A. There are a variety of technologies available for long distance load sharing/balancing with Extension (FCIP):
- Brocade and Cisco both have the equivalent technology to PortChanneling. Brocade calls it “routing”. Neither method is frame-based load balancing. Both companies route or channel traffic across multiple links between the same two domains based on SID/DID (Brocade DBR=Device Based Routing, or Cisco Flow-based) or SID/DID/OxID (Brocade EBR=Exchange Based Routing, or Cisco Exchange Based). Brocade has PBR=Port Based Routing as well. Generally, these methods do not have limitations with varying latency/distance or different bandwidths across the multiple link pathways, additionally, the replication application should be able to successfully recovery from an exchange arriving out of order. Only an exchange could be delivered out of order using these methods. How could an exchange be delivered out of order, you may ask? First, if one of the pathways is significantly longer than the other and the exchange happens to be very short, one exchange may pass another while in transit. Second, one pathway of the IP network may experience congestion requiring some buffering, or packet drops resulting in retransmissions, both cause delivery delays to the ULP (Upper Layer Protocol) and an opportunity for a subsequently transmitted exchange to pass a previously transmitted exchange. Again, it is up to the replication application to adequately deal with this situation, of course, some applications do better than others.

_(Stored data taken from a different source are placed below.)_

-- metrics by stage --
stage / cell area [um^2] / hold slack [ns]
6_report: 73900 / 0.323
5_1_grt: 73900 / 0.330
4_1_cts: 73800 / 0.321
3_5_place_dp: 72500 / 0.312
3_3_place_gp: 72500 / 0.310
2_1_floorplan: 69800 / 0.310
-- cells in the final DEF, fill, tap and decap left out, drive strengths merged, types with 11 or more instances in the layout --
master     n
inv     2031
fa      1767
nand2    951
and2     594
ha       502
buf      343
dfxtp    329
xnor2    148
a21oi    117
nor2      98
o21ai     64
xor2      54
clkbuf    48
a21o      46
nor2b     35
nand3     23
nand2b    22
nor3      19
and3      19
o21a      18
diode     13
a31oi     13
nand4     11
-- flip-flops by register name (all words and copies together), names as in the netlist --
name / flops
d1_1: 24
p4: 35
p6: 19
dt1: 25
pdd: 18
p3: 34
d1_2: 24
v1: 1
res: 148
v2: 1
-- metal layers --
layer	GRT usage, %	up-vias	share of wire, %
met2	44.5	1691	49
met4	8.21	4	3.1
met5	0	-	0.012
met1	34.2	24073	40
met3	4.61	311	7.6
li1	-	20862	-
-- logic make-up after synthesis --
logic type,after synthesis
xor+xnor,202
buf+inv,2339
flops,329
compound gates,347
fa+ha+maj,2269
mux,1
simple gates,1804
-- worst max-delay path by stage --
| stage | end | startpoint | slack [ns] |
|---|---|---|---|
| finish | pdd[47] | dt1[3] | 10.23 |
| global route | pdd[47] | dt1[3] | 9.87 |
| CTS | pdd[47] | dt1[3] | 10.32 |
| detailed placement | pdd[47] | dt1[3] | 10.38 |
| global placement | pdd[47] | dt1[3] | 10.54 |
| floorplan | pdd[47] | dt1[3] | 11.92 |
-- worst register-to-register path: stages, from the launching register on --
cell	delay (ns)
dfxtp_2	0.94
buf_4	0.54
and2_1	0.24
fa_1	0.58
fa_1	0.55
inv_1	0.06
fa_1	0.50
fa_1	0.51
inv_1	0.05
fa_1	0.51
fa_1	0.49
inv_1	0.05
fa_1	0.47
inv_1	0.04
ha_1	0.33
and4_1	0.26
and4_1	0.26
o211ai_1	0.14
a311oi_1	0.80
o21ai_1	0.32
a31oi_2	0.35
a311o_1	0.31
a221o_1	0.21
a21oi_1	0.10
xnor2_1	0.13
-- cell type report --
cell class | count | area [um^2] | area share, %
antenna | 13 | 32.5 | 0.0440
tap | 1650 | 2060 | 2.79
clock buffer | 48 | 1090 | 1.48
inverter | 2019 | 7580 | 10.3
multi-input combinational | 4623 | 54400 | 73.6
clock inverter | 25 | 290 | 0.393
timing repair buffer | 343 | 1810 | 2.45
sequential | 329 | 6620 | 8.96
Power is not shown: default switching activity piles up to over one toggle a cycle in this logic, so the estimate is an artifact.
$ cat config.mk
export PLATFORM = sky130hd
export DESIGN_NAME = bptc_press
export DESIGN_NICKNAME = d
export VERILOG_FILES = /design/src/rtl/bptc_pkg.sv /design/src/rtl/bptc_press.sv
export SDC_FILE = /design/constraint.sdc
export NUM_CORES = 2
export LEC_CHECK = 0
export BUFFER_PORTS_ARGS = -buffer_cell sky130_fd_sc_hd__buf_2
export CORE_ASPECT_RATIO = 0.7
export CORE_MARGIN = 4
export CORE_UTILIZATION = 43
export DETAILED_ROUTE_END_ITERATION = 10
export HOLD_SLACK_MARGIN = 0.08
export MAX_ROUTING_LAYER = met4
export PLACE_DENSITY = 0.66
export SLEW_MARGIN = 20
export SYNTH_ARGS = -nofsm -noshare
export SYNTH_HDL_FRONTEND = slang
export SYNTH_SLANG_ARGS = --single-unit
$ cat constraint.sdc
create_clock -name clk -period 8.6 [get_ports clk]
set_input_delay 1.72 -clock clk [delete_from_list [all_inputs] [get_ports clk]]
set_output_delay 1.72 -clock clk [all_outputs]
set_load 0.01 [all_outputs]
$ cat src/rtl/bptc_pkg.sv
`timescale 1ns / 1ps
`default_nettype none
// ----------------------------------------------------------------------------
// bptc_pkg
// Shared types and constants for the barometric temperature and pressure
// compensation pipeline.
// ----------------------------------------------------------------------------
package bptc_pkg;

  localparam int RAW_W   = 24;
  localparam int COEF_W  = 16;
  localparam int IDX_W   = 3;
  localparam int TEMP_W  = 19;
  localparam int DT_W    = 25;
  localparam int PROD_W  = 42;
  localparam int DSQ_W   = 50;
  localparam int DTSQ_W  = 18;
  localparam int ACC_W   = 40;
  localparam int P_W     = 32;

  localparam logic [IDX_W-1:0] REG_C1 = 3'd0;
  localparam logic [IDX_W-1:0] REG_C2 = 3'd1;
  localparam logic [IDX_W-1:0] REG_C3 = 3'd2;
  localparam logic [IDX_W-1:0] REG_C4 = 3'd3;
  localparam logic [IDX_W-1:0] REG_C5 = 3'd4;
  localparam logic [IDX_W-1:0] REG_C6 = 3'd5;

  localparam logic signed [TEMP_W-1:0] TEMP_BASE   = 19'sd2000;
  localparam logic signed [TEMP_W-1:0] COLD_OFFSET = 19'sd3500;
  localparam logic signed [TEMP_W-1:0] COLD_LIMIT  = -19'sd3500;

  localparam logic signed [P_W-1:0] P_MAX = {1'b0, {(P_W-1){1'b1}}};
  localparam logic signed [P_W-1:0] P_MIN = {1'b1, {(P_W-1){1'b0}}};

  typedef struct packed {
    logic [COEF_W-1:0] c1;
    logic [COEF_W-1:0] c2;
    logic [COEF_W-1:0] c3;
    logic [COEF_W-1:0] c4;
    logic [COEF_W-1:0] c5;
    logic [COEF_W-1:0] c6;
  } coeff_t;

  typedef struct packed {
    logic                     valid;
    logic signed [TEMP_W-1:0] temp;
    logic signed [TEMP_W-1:0] q;
    logic signed [ACC_W-1:0]  off;
    logic signed [ACC_W-1:0]  sens;
    logic [DTSQ_W-1:0]        dtsq;
    logic [RAW_W-1:0]         d1;
  } first_t;

  typedef struct packed {
    logic                     valid;
    logic signed [TEMP_W-1:0] temp;
    logic signed [ACC_W-1:0]  off;
    logic signed [ACC_W-1:0]  sens;
    logic [RAW_W-1:0]         d1;
  } second_t;

endpackage
`default_nettype wire

$ cat src/rtl/bptc_press.sv
`timescale 1ns / 1ps
`default_nettype none
// ----------------------------------------------------------------------------
// bptc_press
// Pressure from raw pressure and sensitivity: split product, shift, offset
// subtraction and clamp to the signed 32-bit range.
// ----------------------------------------------------------------------------
module bptc_press (
  input  wire                                 clk,
  input  wire                                 rst,
  input  bptc_pkg::second_t                   din,
  input  wire                                 din_valid,
  output logic                                done,
  output logic signed [bptc_pkg::TEMP_W-1:0]  temperature_centideg,
  output logic signed [bptc_pkg::P_W-1:0]     pressure_pascal
);
  import bptc_pkg::*;

  localparam int SPLIT = ACC_W / 2;
  localparam int PH_W  = RAW_W + 1 + (ACC_W - SPLIT);
  localparam int PL_W  = RAW_W + SPLIT;
  localparam int SH_W  = 64 - 21;
  localparam int DF_W  = SH_W + 1;

  logic                     v7, v8;
  logic signed [PH_W-1:0]   ph;
  logic [PL_W-1:0]          pl;
  logic signed [ACC_W-1:0]  off7, off8;
  logic signed [TEMP_W-1:0] temp7, temp8;
  logic signed [SH_W-1:0]   psh;
  logic signed [63:0]       prod;
  logic signed [DF_W-1:0]   diff, pw;
  logic signed [P_W-1:0]    p_next;

  assign prod = (64'(ph) <<< SPLIT) + 64'($signed({1'b0, pl}));

  always_comb begin
    diff = DF_W'(psh) - DF_W'(off8);
    pw   = diff >>> 15;
    if (pw > DF_W'(P_MAX)) begin
      p_next = P_MAX;
    end else if (pw < DF_W'(P_MIN)) begin
      p_next = P_MIN;
    end else begin
      p_next = P_W'(pw);
    end
  end

  always_ff @(posedge clk) begin
    if (rst) begin
      v7   <= 1'b0;
      v8   <= 1'b0;
      done <= 1'b0;
    end else begin
      v7   <= din_valid;
      v8   <= v7;
      done <= v8;
    end
  end

  always_ff @(posedge clk) begin
    ph    <= $signed({1'b0, din.d1}) * $signed(din.sens[ACC_W-1:SPLIT]);
    pl    <= din.d1 * din.sens[SPLIT-1:0];
    off7  <= din.off;
    temp7 <= din.temp;
    psh   <= SH_W'(prod >>> 21);
    off8  <= off7;
    temp8 <= temp7;
    temperature_centideg <= temp8;
    pressure_pascal      <= p_next;
  end

endmodule
`default_nettype wire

- Brocade offers Extension Trunking (BET), which is a totally different mechanism for transmitting FCIP than the above methods. BET has no limitation on distance/latency. BW is limited to 5x between the min:max on Adaptive Rate Limiting (ARL) on a VE_Port (VE_Port=tunnel), and 4x the lowest to highest maximum values of member circuits belonging to a VE_Port. Nearly all practical environments work within these limits. BET facilitates perfect “Batch” based load balancing. Batches are comprised of multiple FC (16) or FICON (4) frames for greater efficiency during the encapsulation process, referred to as High-Efficiency Encapsulation.
Q. Can you PortChannel or BET to two different Extension boxes?

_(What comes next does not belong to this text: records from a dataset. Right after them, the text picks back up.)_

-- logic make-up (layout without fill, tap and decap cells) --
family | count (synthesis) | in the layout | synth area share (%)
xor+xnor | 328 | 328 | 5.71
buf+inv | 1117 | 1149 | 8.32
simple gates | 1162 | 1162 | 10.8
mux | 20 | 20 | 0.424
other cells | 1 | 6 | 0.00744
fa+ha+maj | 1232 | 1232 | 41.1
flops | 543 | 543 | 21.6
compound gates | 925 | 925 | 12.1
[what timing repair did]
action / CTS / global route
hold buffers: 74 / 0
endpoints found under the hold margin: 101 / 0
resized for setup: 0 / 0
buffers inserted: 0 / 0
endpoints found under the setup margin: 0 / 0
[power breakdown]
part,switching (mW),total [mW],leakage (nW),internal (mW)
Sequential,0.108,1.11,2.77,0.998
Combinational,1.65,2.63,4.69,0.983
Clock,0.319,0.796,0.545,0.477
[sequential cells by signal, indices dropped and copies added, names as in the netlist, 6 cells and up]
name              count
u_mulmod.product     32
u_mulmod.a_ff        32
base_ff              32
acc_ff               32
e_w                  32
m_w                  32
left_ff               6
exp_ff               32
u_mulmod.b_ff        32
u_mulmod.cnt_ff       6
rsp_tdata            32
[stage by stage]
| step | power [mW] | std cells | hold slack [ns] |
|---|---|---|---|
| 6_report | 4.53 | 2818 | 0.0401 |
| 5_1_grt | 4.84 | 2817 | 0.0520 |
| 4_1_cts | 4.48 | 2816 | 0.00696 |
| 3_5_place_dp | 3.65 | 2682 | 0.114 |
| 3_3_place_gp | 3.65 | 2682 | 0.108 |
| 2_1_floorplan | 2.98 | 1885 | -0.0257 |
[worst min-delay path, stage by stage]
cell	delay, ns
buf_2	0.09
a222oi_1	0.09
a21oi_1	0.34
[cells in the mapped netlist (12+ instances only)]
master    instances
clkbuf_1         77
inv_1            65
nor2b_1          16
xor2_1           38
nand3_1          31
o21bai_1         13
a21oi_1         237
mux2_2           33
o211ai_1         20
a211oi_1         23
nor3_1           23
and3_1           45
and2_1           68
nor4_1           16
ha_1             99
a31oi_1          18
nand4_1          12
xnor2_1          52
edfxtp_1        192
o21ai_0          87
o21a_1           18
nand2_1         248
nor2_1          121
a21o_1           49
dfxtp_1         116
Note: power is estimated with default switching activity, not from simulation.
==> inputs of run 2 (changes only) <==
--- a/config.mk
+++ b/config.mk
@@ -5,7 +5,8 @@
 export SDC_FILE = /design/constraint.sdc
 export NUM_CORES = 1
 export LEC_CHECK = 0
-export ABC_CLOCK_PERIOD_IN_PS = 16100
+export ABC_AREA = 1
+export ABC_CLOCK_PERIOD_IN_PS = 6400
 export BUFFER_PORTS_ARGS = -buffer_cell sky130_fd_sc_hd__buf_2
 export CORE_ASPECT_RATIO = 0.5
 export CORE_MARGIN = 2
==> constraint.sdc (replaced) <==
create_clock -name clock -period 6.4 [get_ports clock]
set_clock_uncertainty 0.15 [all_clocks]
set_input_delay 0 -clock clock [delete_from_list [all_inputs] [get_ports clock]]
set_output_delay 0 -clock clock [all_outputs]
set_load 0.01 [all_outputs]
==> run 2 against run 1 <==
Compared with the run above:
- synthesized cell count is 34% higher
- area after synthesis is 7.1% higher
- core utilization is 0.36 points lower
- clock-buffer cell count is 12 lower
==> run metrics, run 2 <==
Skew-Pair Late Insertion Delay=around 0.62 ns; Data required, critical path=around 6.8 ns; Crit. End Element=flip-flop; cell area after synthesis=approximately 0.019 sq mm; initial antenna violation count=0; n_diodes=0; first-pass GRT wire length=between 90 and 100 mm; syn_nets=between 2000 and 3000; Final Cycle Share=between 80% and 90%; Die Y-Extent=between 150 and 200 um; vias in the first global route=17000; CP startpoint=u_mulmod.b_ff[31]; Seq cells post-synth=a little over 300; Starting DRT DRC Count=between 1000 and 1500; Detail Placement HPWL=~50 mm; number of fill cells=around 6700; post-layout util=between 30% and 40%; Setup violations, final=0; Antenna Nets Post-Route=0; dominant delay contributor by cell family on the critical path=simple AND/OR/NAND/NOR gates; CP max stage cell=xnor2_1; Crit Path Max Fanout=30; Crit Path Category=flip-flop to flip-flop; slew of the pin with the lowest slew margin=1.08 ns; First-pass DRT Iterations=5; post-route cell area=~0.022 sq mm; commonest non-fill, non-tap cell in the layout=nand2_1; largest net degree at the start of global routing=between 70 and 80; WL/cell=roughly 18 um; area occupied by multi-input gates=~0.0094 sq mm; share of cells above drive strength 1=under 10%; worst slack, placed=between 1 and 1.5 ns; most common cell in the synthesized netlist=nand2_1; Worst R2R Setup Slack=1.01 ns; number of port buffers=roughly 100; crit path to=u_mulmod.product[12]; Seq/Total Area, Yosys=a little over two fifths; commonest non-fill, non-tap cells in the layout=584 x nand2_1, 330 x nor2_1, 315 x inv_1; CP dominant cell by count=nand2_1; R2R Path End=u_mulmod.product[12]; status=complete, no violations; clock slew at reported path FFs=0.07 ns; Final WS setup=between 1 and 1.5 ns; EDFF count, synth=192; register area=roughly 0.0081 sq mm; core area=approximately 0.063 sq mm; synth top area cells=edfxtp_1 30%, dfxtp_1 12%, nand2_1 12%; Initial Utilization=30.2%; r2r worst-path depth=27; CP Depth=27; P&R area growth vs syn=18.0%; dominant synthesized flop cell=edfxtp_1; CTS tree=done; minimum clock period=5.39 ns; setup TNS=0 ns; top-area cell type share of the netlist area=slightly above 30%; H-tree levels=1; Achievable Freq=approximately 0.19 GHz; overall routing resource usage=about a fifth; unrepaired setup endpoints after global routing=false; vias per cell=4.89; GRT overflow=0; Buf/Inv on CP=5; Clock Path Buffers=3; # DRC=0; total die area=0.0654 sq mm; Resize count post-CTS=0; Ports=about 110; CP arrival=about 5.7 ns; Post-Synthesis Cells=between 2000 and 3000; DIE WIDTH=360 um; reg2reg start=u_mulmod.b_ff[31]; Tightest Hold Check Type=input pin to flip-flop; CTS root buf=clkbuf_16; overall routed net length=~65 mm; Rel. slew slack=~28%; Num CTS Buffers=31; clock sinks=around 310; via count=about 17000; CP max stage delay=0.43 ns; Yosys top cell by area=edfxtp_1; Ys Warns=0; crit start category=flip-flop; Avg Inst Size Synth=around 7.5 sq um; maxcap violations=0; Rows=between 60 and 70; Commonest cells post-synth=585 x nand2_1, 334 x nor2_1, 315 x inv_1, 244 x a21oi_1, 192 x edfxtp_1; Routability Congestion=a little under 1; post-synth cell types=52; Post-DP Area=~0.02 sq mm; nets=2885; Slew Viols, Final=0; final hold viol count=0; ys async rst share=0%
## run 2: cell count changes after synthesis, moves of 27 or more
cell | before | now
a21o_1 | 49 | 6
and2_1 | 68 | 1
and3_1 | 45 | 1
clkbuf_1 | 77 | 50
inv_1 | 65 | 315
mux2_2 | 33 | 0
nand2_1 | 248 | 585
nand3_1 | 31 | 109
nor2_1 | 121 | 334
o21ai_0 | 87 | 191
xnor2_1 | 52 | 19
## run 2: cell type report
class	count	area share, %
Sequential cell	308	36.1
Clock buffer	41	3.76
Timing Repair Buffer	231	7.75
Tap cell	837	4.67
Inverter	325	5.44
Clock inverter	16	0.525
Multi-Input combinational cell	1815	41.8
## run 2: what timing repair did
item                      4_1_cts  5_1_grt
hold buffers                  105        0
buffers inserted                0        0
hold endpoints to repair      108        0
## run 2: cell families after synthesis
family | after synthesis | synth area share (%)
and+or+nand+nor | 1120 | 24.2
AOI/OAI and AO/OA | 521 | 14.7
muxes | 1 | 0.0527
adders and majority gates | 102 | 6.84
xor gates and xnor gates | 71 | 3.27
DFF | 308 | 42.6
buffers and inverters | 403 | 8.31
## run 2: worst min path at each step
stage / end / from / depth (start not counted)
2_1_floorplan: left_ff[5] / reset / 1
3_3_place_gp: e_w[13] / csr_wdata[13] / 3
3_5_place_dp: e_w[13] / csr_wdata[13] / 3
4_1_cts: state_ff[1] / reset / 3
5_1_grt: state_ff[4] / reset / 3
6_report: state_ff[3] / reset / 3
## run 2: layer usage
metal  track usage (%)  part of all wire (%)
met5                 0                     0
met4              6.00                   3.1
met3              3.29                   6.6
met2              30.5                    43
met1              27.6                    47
===== config.mk =====
export PLATFORM = sky130hd
export DESIGN_NAME = usb_standard_request_handler_core_flat
export DESIGN_NICKNAME = d
export VERILOG_FILES = /design/src/hdl/usr_pkg.sv /design/src/hdl/usr_if.sv /design/src/hdl/usr_cfg_regs.sv /design/src/hdl/usr_decode.sv /design/src/hdl/usb_standard_request_handler_core.sv /design/src/flat_wrapper.sv
export SDC_FILE = /design/constraint.sdc
export NUM_CORES = 1
export LEC_CHECK = 0
export ABC_AREA = 1
export BUFFER_PORTS_ARGS = -buffer_cell sky130_fd_sc_hd__buf_2
export CORE_UTILIZATION = 54
export DETAILED_ROUTE_END_ITERATION = 6
export GPL_TIMING_DRIVEN = 1
export HOLD_SLACK_MARGIN = 0.02
export PLACE_DENSITY = 0.77
export SYNTH_ARGS = -nofsm -noshare
export SYNTH_HDL_FRONTEND = slang
export SYNTH_HIERARCHICAL = 1
export SYNTH_SLANG_ARGS = --single-unit

===== constraint.sdc =====
create_clock -name clk -period 5.2 [get_ports clk]
set_clock_uncertainty 0.05 [all_clocks]
set_input_delay 1.04 -clock clk [delete_from_list [all_inputs] [get_ports clk]]
set_output_delay 1.04 -clock clk [all_outputs]
set_load 0.05 [all_outputs]
### config.mk
export PLATFORM = sky130hd
export DESIGN_NAME = i2a_ctrl
export DESIGN_NICKNAME = d
export VERILOG_FILES = /design/src/rtl/i2a_pkg.sv /design/src/rtl/i2a_ctrl.sv
export SDC_FILE = /design/constraint.sdc
export NUM_CORES = 1
export LEC_CHECK = 0
export BUFFER_PORTS_ARGS = -buffer_cell sky130_fd_sc_hd__buf_2
export CAP_MARGIN = 40
export CORE_AREA = 2 2 39 41
export CTS_CLUSTER_DIAMETER = 100
export DETAILED_ROUTE_END_ITERATION = 10
export DIE_AREA = 0 0 41 43
export GPL_ROUTABILITY_DRIVEN = 1
export GPL_TIMING_DRIVEN = 0
export HOLD_SLACK_MARGIN = 0.08
export SLEW_MARGIN = 5
export SYNTH_ARGS = -nofsm -noshare
export SYNTH_HDL_FRONTEND = slang
export SYNTH_SLANG_ARGS = --single-unit
### constraint.sdc
create_clock -name clk -period 2.3 [get_ports clk]
set_input_delay 0 -clock clk [delete_from_list [all_inputs] [get_ports clk]]
set_output_delay 0 -clock clk [all_outputs]
set_load 0.05 [all_outputs]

A. No, a PortChannel or Brocade Extension Trunking (BET) must initiate at a single box and terminate at a single box. Logically, PortChanneling or BET is a point-to-point connection and appears to FSPF as a single ISL with a single route.
Q. Can the two DWDM paths be different in length and still use logical ISL aggregation so that FSPF only sees a single route?

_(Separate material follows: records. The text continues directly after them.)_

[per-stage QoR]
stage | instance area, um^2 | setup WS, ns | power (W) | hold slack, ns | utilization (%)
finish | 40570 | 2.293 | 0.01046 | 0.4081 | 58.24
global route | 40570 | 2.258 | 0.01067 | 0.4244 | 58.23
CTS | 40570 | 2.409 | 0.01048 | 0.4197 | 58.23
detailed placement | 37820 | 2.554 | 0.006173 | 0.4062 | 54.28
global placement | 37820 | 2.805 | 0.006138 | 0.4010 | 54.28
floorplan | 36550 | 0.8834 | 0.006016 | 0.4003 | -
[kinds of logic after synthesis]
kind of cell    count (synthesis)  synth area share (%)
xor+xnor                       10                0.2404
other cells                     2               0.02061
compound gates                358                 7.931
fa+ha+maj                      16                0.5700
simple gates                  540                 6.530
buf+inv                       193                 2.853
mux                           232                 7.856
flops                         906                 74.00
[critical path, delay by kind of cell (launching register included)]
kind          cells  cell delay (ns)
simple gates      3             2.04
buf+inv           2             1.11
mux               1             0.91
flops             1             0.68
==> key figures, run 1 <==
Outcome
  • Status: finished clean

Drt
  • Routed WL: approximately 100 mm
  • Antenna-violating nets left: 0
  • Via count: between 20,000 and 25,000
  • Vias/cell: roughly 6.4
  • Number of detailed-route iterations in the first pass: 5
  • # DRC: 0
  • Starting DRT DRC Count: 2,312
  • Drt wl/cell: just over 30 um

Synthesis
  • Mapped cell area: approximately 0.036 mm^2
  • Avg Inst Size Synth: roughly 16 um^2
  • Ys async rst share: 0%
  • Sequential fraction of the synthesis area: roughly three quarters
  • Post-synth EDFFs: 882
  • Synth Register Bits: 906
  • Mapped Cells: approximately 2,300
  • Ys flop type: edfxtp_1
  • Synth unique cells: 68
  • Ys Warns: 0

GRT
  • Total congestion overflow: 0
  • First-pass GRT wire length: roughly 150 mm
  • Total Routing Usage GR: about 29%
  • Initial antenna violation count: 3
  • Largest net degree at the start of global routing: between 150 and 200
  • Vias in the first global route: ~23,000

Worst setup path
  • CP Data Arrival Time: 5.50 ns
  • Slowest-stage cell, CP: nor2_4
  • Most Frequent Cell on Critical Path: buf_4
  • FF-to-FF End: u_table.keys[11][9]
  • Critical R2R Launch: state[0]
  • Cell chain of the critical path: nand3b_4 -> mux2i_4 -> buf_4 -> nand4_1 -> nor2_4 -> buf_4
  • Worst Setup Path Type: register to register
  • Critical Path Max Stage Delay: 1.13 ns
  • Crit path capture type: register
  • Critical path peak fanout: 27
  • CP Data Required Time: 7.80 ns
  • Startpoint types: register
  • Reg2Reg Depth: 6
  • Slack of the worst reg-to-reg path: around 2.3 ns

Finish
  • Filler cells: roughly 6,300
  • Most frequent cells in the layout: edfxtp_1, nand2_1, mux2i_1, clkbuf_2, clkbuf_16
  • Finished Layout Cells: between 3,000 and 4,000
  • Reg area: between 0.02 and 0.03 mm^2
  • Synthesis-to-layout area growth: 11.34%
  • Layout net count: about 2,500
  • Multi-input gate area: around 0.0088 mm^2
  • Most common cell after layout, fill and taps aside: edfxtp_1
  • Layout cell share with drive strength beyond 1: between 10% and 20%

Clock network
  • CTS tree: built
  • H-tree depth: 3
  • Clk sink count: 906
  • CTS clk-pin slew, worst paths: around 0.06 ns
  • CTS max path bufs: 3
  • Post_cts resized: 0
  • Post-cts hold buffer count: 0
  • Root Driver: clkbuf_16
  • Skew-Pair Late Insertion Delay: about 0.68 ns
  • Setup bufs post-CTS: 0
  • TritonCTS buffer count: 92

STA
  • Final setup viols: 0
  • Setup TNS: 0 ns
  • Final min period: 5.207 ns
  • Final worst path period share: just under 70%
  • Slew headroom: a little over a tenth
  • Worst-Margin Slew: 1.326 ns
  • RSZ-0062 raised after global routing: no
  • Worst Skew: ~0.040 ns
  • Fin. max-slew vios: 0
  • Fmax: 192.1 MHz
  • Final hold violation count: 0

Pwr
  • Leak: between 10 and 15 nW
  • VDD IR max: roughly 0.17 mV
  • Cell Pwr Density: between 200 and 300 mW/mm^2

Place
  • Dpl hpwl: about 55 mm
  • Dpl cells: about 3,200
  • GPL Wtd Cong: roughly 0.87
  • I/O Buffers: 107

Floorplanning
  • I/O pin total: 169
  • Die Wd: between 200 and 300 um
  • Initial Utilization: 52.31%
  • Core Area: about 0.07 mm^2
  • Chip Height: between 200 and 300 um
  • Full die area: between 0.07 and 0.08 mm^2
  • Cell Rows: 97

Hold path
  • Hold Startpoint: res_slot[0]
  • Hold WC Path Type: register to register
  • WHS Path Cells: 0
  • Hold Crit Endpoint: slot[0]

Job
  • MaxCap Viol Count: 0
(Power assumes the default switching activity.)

A. Assuming this question is referring to the same subject of the webinar (FCIP), the answer is yes. Multiple IP paths using multiple PortChannel or BET links across any infrastructure including DWDM will appear as a single connection forming a single FSPF route. The links are aggregated using different techniques. PortChanneling and what Brocade calls “DBR”, “EBR” or “PBR” are hash-based algorithms that deterministically sort flows/exchanges onto specific links between two domains. BET performs a batch-based DWRR (Deficit Weighted Round Robin) across the link members of the extension trunk. TCP is used to maintain the order of data sent across all links belonging to that VE_Port.